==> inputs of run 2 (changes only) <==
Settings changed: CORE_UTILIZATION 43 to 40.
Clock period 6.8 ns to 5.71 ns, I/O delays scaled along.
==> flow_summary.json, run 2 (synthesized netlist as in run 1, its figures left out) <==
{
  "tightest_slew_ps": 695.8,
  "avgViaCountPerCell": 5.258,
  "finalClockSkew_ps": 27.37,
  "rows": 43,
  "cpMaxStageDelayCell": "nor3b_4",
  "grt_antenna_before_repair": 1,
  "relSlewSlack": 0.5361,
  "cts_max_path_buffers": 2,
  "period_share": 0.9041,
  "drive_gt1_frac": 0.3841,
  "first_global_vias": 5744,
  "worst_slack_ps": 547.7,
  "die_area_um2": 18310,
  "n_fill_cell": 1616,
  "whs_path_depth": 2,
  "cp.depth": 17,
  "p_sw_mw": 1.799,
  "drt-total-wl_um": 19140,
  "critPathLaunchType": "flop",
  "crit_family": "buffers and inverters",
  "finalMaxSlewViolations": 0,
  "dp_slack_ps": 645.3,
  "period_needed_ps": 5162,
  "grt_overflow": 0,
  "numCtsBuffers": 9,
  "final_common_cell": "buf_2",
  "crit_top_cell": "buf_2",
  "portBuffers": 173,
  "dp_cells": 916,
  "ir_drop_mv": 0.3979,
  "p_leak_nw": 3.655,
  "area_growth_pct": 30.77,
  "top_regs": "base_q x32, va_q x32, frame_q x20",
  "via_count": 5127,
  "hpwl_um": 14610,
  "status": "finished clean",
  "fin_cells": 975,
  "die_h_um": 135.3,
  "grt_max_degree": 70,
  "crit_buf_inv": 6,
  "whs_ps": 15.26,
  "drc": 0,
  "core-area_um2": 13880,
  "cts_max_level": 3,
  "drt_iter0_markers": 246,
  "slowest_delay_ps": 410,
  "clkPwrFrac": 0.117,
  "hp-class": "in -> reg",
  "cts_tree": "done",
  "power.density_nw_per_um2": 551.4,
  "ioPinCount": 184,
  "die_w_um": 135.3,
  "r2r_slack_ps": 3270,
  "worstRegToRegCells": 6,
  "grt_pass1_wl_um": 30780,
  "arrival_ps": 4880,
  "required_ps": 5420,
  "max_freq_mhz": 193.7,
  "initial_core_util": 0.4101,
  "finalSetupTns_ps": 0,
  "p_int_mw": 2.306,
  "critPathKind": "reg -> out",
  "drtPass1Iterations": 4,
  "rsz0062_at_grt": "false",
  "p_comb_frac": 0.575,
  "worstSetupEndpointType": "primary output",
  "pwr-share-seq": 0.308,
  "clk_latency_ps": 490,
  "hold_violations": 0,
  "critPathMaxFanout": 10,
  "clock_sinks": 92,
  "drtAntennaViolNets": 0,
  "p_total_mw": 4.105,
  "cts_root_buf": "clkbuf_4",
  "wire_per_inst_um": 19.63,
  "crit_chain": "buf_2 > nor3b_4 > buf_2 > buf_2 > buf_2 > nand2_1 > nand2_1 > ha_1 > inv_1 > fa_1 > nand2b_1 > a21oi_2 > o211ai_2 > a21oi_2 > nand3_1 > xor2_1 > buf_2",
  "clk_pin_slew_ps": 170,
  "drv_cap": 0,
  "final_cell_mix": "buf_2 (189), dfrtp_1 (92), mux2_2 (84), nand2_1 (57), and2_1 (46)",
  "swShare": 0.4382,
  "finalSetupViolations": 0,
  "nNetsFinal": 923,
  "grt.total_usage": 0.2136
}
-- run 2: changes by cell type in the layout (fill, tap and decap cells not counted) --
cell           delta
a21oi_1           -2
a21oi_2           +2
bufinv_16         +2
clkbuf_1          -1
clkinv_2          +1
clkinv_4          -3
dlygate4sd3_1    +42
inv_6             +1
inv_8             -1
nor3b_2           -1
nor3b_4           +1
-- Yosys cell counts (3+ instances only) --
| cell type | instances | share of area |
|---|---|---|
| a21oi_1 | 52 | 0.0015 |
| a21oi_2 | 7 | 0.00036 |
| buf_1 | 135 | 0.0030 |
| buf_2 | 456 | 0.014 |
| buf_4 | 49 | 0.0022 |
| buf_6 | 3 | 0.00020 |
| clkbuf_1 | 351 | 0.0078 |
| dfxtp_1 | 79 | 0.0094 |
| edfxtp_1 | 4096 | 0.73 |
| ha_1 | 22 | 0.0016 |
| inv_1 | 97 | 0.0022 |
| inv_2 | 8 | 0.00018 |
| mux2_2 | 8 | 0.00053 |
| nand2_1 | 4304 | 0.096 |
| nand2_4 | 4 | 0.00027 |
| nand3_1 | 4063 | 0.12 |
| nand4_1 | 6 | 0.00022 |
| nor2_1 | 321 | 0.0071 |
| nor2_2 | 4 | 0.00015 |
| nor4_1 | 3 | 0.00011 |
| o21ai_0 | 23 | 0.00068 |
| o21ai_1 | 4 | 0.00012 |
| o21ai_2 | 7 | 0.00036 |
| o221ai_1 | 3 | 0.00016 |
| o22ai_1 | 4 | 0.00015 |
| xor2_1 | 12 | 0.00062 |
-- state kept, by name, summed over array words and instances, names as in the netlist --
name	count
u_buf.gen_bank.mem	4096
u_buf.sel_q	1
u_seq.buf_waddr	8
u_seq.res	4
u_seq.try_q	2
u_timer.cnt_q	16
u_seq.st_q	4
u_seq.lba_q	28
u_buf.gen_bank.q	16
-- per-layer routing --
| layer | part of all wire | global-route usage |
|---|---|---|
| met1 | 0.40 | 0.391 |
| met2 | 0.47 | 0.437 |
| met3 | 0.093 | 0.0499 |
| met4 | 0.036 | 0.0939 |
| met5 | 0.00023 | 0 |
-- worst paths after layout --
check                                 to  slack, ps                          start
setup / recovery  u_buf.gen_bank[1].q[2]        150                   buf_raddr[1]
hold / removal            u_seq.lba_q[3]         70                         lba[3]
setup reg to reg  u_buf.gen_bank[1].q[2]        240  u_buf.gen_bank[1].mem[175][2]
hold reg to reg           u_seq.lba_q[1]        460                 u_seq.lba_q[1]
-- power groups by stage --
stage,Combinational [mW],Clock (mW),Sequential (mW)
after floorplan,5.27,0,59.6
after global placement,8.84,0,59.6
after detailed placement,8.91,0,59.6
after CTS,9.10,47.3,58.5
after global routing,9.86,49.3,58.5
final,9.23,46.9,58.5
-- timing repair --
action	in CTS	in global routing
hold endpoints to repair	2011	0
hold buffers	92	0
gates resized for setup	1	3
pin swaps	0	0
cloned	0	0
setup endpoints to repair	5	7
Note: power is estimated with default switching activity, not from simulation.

> Task description
A single number is the whole answer here: the number of lines in the data containing "power".

> Reply
3